测绘通报 ›› 2020, Vol. 0 ›› Issue (3): 87-90.doi: 10.13474/j.cnki.11-2246.2020.0084

• 技术交流 • 上一篇    下一篇

利用车载LiDAR点云数据提取城市道路规则多边形

谢宏全1, 梅雪琴1, 蔡东健2,3, 王亚娜1, 刘付程1   

  1. 1. 江苏海洋大学测绘与海洋信息学院, 江苏 连云港 222005;
    2. 苏州工业园区测绘地理信息有限公司, 江苏 苏州 215000;
    3. 河海大学地球科学与工程学院, 江苏 南京 210098
  • 收稿日期:2019-11-20 修回日期:2020-01-17 出版日期:2020-03-25 发布日期:2020-04-09
  • 作者简介:谢宏全(1964-),男,博士,教授,主要从事三维激光扫描技术应用研究。E-mail:251571789@qq.com
  • 基金资助:
    国家自然科学基金(41976187);江苏省海洋技术品牌专业资助(PPZY2015B116)

Method for extracting urban road regular polygon by using vehicle-mounted LiDAR point cloud data

XIE Hongquan1, MEI Xueqin1, CAI Dongjian2,3, WANG Yana1, LIU Fucheng1   

  1. 1. School of surveying and Mapping and Marine Information, Jiangsu Ocean University, Lianyungang 222005, China;
    2. Suzhou Industrial Park surveying and Mapping Geographic Information Co., Ltd., Suzhou 215000, China;
    3. School of Earth Sciences and Engineering, Hohai University, Nanjing 210098, China
  • Received:2019-11-20 Revised:2020-01-17 Online:2020-03-25 Published:2020-04-09

摘要: 随着自动驾驶高精地图的发展,准确高效地提取道路规则多边形成为必要。本文以苏州市某城市快速路为研究对象,通过使用徕卡车载激光移动测量系统获得城市道路点云数据,观察了解车载点云数据各类属性信息,根据观察结果组合利用点云数据高差、点云灰度差值、点云强度差值,在此基础上再利用网格密度法实现道路规则多边形的提取,然后通过对目标的矢量化得到三维矢量规则多边形。最后对提取的矢量化结果进行精度评定。试验结果表明:该方法在提取道路规则多边形方面能得到较好的结果且能满足高精地图需求。

关键词: 高精地图, 车载点云, 道路规则多边形, 网格密度, 三维矢量

Abstract: With the development of self-driving high-precision map, it is necessary to extract the road rules accurately and efficiently. This paper takes a city expressway in suzhou city as the research object, obtains the city road point cloud data by using the leica vehicle-borne laser mobile measurement system, observes and understands all kinds of attribute information of the vehicle-borne point cloud data.
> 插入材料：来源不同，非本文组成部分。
**src/rtl/life_run_ctrl.sv**
```systemverilog
// Run sequencer for the conway_life grid: LOAD/RUN/STEP/CLEAR commands, generation counting, halt detection.
// Optional period-2 oscillator halt is compiled in with `define LIFE_P2_DET_EN.
module life_run_ctrl #(
  parameter int WIDTH     = 16,
  parameter int HEIGHT    = 16,
  parameter int FULLWIDTH = WIDTH * HEIGHT,
  parameter int GEN_W     = 16
) (
  input  logic                 clk,
  input  logic                 rst_n,
  input  logic                 cmd_valid,
  output logic                 cmd_ready,
  input  logic [1:0]           cmd_op,
  input  logic [FULLWIDTH-1:0] cmd_pattern,
  input  logic [GEN_W-1:0]     cmd_gens,
  input  logic                 abort,
  output logic                 grid_load,
  output logic [FULLWIDTH-1:0] grid_data,
  input  logic [FULLWIDTH-1:0] grid_q,
  output logic                 busy,
  output logic [GEN_W-1:0]     gen_cnt,
  output logic                 done_pulse,
  output logic [2:0]           halt_reason
);

  typedef enum logic [1:0] {ST_IDLE, ST_RUN, ST_STEP} state_e;

  localparam logic [1:0] OP_LOAD  = 2'd0;
  localparam logic [1:0] OP_RUN   = 2'd1;
  localparam logic [1:0] OP_STEP  = 2'd2;
  localparam logic [1:0] OP_CLEAR = 2'd3;

  localparam logic [2:0] HR_NONE    = 3'd0;
  localparam logic [2:0] HR_COUNT   = 3'd1;
  localparam logic [2:0] HR_EXTINCT = 3'd2;
  localparam logic [2:0] HR_STILL   = 3'd3;
  localparam logic [2:0] HR_ABORT   = 3'd4;
`ifdef LIFE_P2_DET_EN
  localparam logic [2:0] HR_PERIOD2 = 3'd5;
`endif

  state_e                 state_q, state_d;
  logic [GEN_W-1:0]       gen_cnt_q, gen_cnt_d;
  logic [GEN_W-1:0]       target_q, target_d;
  logic [2:0]             halt_reason_q, halt_reason_d;
  logic                   done_pulse_q, done_pulse_d;
  logic                   prev_valid_q, prev_valid_d;
  logic [FULLWIDTH-1:0]   prev_q, prev_d;
`ifdef LIFE_P2_DET_EN
  logic [FULLWIDTH-1:0]   prev2_q, prev2_d;
  logic [1:0]             p2_cnt_q, p2_cnt_d;
`endif

  logic                   advance;
  logic                   halt;
  logic [2:0]             halt_code;

  function automatic logic [GEN_W-1:0] sat_inc(input logic [GEN_W-1:0] v);
    return (&v) ? v : v + {{(GEN_W-1){1'b0}}, 1'b1};
  endfunction

  always_comb begin
    state_d       = state_q;
    gen_cnt_d     = gen_cnt_q;
    target_d      = target_q;
    halt_reason_d = halt_reason_q;
    done_pulse_d  = 1'b0;
    prev_valid_d  = prev_valid_q;
    prev_d        = prev_q;
`ifdef LIFE_P2_DET_EN
    prev2_d       = prev2_q;
    p2_cnt_d      = p2_cnt_q;
`endif
    grid_load     = 1'b1;
    grid_data     = grid_q;
    advance       = 1'b0;
    halt          = 1'b0;
    halt_code     = HR_NONE;

    case (state_q)
      ST_IDLE: begin
        if (cmd_valid && rst_n) begin
          gen_cnt_d     = '0;
          halt_reason_d = HR_NONE;
          case (cmd_op)
            OP_LOAD, OP_CLEAR: begin
              grid_data    = (cmd_op == OP_LOAD) ? cmd_pattern : '0;
              prev_valid_d = 1'b0;
`ifdef LIFE_P2_DET_EN
              p2_cnt_d     = 2'd0;
`endif
            end
            OP_RUN: begin
              target_d = cmd_gens;
              state_d  = ST_RUN;
            end
            OP_STEP: state_d = ST_STEP;
            default: state_d = ST_IDLE;
          endcase
        end
      end
      ST_RUN: begin
        halt = 1'b1;
        if (abort)                                          halt_code = HR_ABORT;
        else if ((target_q != '0) && (gen_cnt_q == target_q)) halt_code = HR_COUNT;
        else if (grid_q == '0)                              halt_code = HR_EXTINCT;
        else if (prev_valid_q && (grid_q == prev_q))        halt_code = HR_STILL;
`ifdef LIFE_P2_DET_EN
        else if ((p2_cnt_q == 2'd2) && (grid_q == prev2_q)) halt_code = HR_PERIOD2;
`endif
        else begin
          halt    = 1'b0;
          advance = 1'b1;
        end
      end
      ST_STEP: begin
        // A step is one unconditional advance followed by a COUNT halt.
        halt = 1'b1;
        if (abort)                  halt_code = HR_ABORT;
        else if (gen_cnt_q != '0)   halt_code = HR_COUNT;
        else begin
          halt    = 1'b0;
          advance = 1'b1;
        end
      end
      default: state_d = ST_IDLE;
    endcase

    if (advance) begin
      grid_load    = 1'b0;
      gen_cnt_d    = sat_inc(gen_cnt_q);
      prev_d       = grid_q;
      prev_valid_d = 1'b1;
`ifdef LIFE_P2_DET_EN
      prev2_d      = prev_q;
      p2_cnt_d     = (p2_cnt_q == 2'd2) ? 2'd2 : p2_cnt_q + 2'd1;
`endif
    end

    if (halt) begin
      halt_reason_d = halt_code;
      state_d       = ST_IDLE;
      done_pulse_d  = 1'b1;
    end

    // Keep the grid frozen while reset is asserted, whatever the host drives.
    if (!rst_n) begin
      grid_load = 1'b1;
      grid_data = grid_q;
    end
  end

  always_ff @(posedge clk or negedge rst_n) begin
    if (!rst_n) begin
      state_q       <= ST_IDLE;
      gen_cnt_q     <= '0;
      target_q      <= '0;
      halt_reason_q <= HR_NONE;
      done_pulse_q  <= 1'b0;
      prev_valid_q  <= 1'b0;
`ifdef LIFE_P2_DET_EN
      p2_cnt_q      <= 2'd0;
`endif
    end else begin
      state_q       <= state_d;
      gen_cnt_q     <= gen_cnt_d;
      target_q      <= target_d;
      halt_reason_q <= halt_reason_d;
      done_pulse_q  <= done_pulse_d;
      prev_valid_q  <= prev_valid_d;
`ifdef LIFE_P2_DET_EN
      p2_cnt_q      <= p2_cnt_d;
`endif
    end
  end

  // History images are qualified by prev_valid/p2_cnt, so they need no reset.
  always_ff @(posedge clk) begin
    prev_q  <= prev_d;
`ifdef LIFE_P2_DET_EN
    prev2_q <= prev2_d;
`endif
  end

  assign cmd_ready   = (state_q == ST_IDLE);
  assign busy        = (state_q != ST_IDLE);
  assign gen_cnt     = gen_cnt_q;
  assign done_pulse  = done_pulse_q;
  assign halt_reason = halt_reason_q;

endmodule

```
`src/rtl/wm8731_cfg_seq_pkg.sv`:
```
// Shared types and constants for the WM8731 configuration sequencer.
// Latency: n/a (declarations only).
// Backpressure: n/a.
package wm8731_cfg_seq_pkg;

    typedef enum logic [2:0] {
        ST_SETTLE,
        ST_ISSUE,
        ST_WAIT_BUSY,
        ST_WAIT_DONE,
        ST_GAP,
        ST_SERVE
    } state_t;

    localparam int         N_REGS   = 11;
    localparam logic [3:0] LAST_IDX = 4'(N_REGS - 1);

    // WM8731 register addresses (7-bit)
    localparam logic [6:0] REG_LLINE  = 7'h00;
    localparam logic [6:0] REG_RLINE  = 7'h01;
    localparam logic [6:0] REG_LHP    = 7'h02;
    localparam logic [6:0] REG_RHP    = 7'h03;
    localparam logic [6:0] REG_APATH  = 7'h04;
    localparam logic [6:0] REG_DPATH  = 7'h05;
    localparam logic [6:0] REG_PWR    = 7'h06;
    localparam logic [6:0] REG_IFACE  = 7'h07;
    localparam logic [6:0] REG_SRATE  = 7'h08;
    localparam logic [6:0] REG_ACTIVE = 7'h09;
    localparam logic [6:0] REG_RESET  = 7'h0F;

    // Codec control word: 7-bit register address above 9-bit register data.
    function automatic logic [15:0] mk_word(input logic [6:0] addr, input logic [8:0] data);
        return {addr, data};
    endfunction

endpackage

```
`src/rtl/wm8731_cfg_rom.sv`:
```
// Fixed WM8731 power-up register table, index to 16-bit control word.
// Latency: combinational.
// Backpressure: none; indexes past the table return zero.
module wm8731_cfg_rom
    import wm8731_cfg_seq_pkg::*;
(
    input  logic [3:0]  idx,
    output logic [15:0] word
);

    // Table lookup; order matters: the codec is reset first and activated last.
    always_comb begin
        word = 16'h0000;
        case (idx)
            4'd0:    word = mk_word(REG_RESET,  9'h000);
            4'd1:    word = mk_word(REG_LLINE,  9'h017);
            4'd2:    word = mk_word(REG_RLINE,  9'h017);
            4'd3:    word = mk_word(REG_LHP,    9'h079);
            4'd4:    word = mk_word(REG_RHP,    9'h079);
            4'd5:    word = mk_word(REG_APATH,  9'h012);
            4'd6:    word = mk_word(REG_DPATH,  9'h000);
            4'd7:    word = mk_word(REG_PWR,    9'h000);
            4'd8:    word = mk_word(REG_IFACE,  9'h002);
            4'd9:    word = mk_word(REG_SRATE,  9'h000);
            4'd10:   word = mk_word(REG_ACTIVE, 9'h001);
            default: word = 16'h0000;
        endcase
    end

endmodule

```
`src/rtl/wm8731_cfg_seq.sv`:
```
// Pushes the WM8731 register table into i2cc after reset, then arbitrates i2cc to host writes.
// Latency: first strobe SETTLE_CYCLES+1 cycles after reset; host_ack 2 cycles after host_req seen in SERVE.
// Backpressure: waits on i2c_idle before each strobe; host_req is held off until the table completes.
module wm8731_cfg_seq
    import wm8731_cfg_seq_pkg::*;
#(
    parameter logic [7:0] DEV_WR_BYTE   = 8'h34,
    parameter int         SETTLE_CYCLES = 1000,
    parameter int         GAP_CYCLES    = 64,
    parameter int         BUSY_TIMEOUT  = 4
) (
    input  logic        clk,
    input  logic        reset,
    input  logic        restart,
    input  logic        host_req,
    input  logic [15:0] host_data,
    output logic        host_ack,
    output logic [23:0] i2c_din,
    output logic        i2c_wr,
    input  logic        i2c_idle,
    output logic        cfg_done,
    output logic [3:0]  cfg_index,
    output logic        cfg_err
);

    localparam logic [15:0] SETTLE_LAST = 16'(SETTLE_CYCLES - 1);
    localparam logic [15:0] GAP_LAST    = 16'(GAP_CYCLES - 1);
    localparam logic [15:0] BUSY_LAST   = 16'(BUSY_TIMEOUT - 1);

    state_t      state_q, state_d;
    logic [15:0] cnt_q, cnt_d;
    logic        host_mode_q, host_mode_d;
    logic        retry_q, retry_d;
    logic [23:0] din_q, din_d;
    logic        wr_q, wr_d;
    logic        ack_q, ack_d;
    logic        done_q, done_d;
    logic [3:0]  idx_q, idx_d;
    logic        err_q, err_d;
    logic [15:0] rom_word;

    wm8731_cfg_rom u_rom (
        .idx  (idx_q),
        .word (rom_word)
    );

    // Next-state logic: one frame per transaction, settle/gap timers share cnt.
    always_comb begin
        state_d     = state_q;
        cnt_d       = cnt_q;
        host_mode_d = host_mode_q;
        retry_d     = retry_q;
        din_d       = din_q;
        wr_d        = 1'b0;
        ack_d       = 1'b0;
        done_d      = done_q;
        idx_d       = idx_q;
        err_d       = err_q;
        case (state_q)
            ST_SETTLE: begin
                if (cnt_q == SETTLE_LAST) begin
                    cnt_d   = '0;
                    state_d = ST_ISSUE;
                end else begin
                    cnt_d = cnt_q + 16'd1;
                end
            end
            ST_ISSUE: begin
                if (i2c_idle) begin
                    // A reissue resends the held frame; the host may already have moved on.
                    if (!retry_q) begin
                        din_d = {DEV_WR_BYTE, host_mode_q ? host_data : rom_word};
                    end
                    wr_d    = 1'b1;
                    ack_d   = host_mode_q && !retry_q;
                    cnt_d   = '0;
                    state_d = ST_WAIT_BUSY;
                end
            end
            ST_WAIT_BUSY: begin
                if (!i2c_idle) begin
                    retry_d = 1'b0;
                    state_d = ST_WAIT_DONE;
                end else if (cnt_q == BUSY_LAST) begin
                    err_d   = 1'b1;
                    retry_d = 1'b1;
                    state_d = ST_ISSUE;
                end else begin
                    cnt_d = cnt_q + 16'd1;
                end
            end
            ST_WAIT_DONE: begin
                if (i2c_idle) begin
                    cnt_d   = '0;
                    state_d = ST_GAP;
                end
            end
            ST_GAP: begin
                if (cnt_q == GAP_LAST) begin
                    cnt_d = '0;
                    if (host_mode_q) begin
                        state_d = ST_SERVE;
                    end else if (idx_q == LAST_IDX) begin
                        done_d  = 1'b1;
                        state_d = ST_SERVE;
                    end else begin
                        idx_d   = idx_q + 4'd1;
                        state_d = ST_ISSUE;
                    end
                end else begin
                    cnt_d = cnt_q + 16'd1;
                end
            end
            ST_SERVE: begin
                // restart outranks a pending host write, which stays pending.
                if (restart) begin
                    done_d      = 1'b0;
                    err_d       = 1'b0;
                    idx_d       = '0;
                    cnt_d       = '0;
                    host_mode_d = 1'b0;
                    state_d     = ST_SETTLE;
                end else if (host_req) begin
                    host_mode_d = 1'b1;
                    state_d     = ST_ISSUE;
                end
            end
            default: state_d = ST_SETTLE;
        endcase
    end

    // State and output registers; reset drops back to SETTLE from anywhere.
    always_ff @(posedge clk or negedge reset) begin
        if (!reset) begin
            state_q     <= ST_SETTLE;
            cnt_q       <= '0;
            host_mode_q <= 1'b0;
            retry_q     <= 1'b0;
            din_q       <= '0;
            wr_q        <= 1'b0;
            ack_q       <= 1'b0;
            done_q      <= 1'b0;
            idx_q       <= '0;
            err_q       <= 1'b0;
        end else begin
            state_q     <= state_d;
            cnt_q       <= cnt_d;
            host_mode_q <= host_mode_d;
            retry_q     <= retry_d;
            din_q       <= din_d;
            wr_q        <= wr_d;
            ack_q       <= ack_d;
            done_q      <= done_d;
            idx_q       <= idx_d;
            err_q       <= err_d;
        end
    end

    assign i2c_din   = din_q;
    assign i2c_wr    = wr_q;
    assign host_ack  = ack_q;
    assign cfg_done  = done_q;
    assign cfg_index = idx_q;
    assign cfg_err   = err_q;

endmodule

```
According to the observation results, the point cloud data height difference, the point cloud gray level difference and the point cloud intensity difference are combined. Finally, the accuracy of the extracted vectorization results is evaluated. The experimental results show that: This method can get good results in extracting regular polygons and can meet the demand of high precision maps.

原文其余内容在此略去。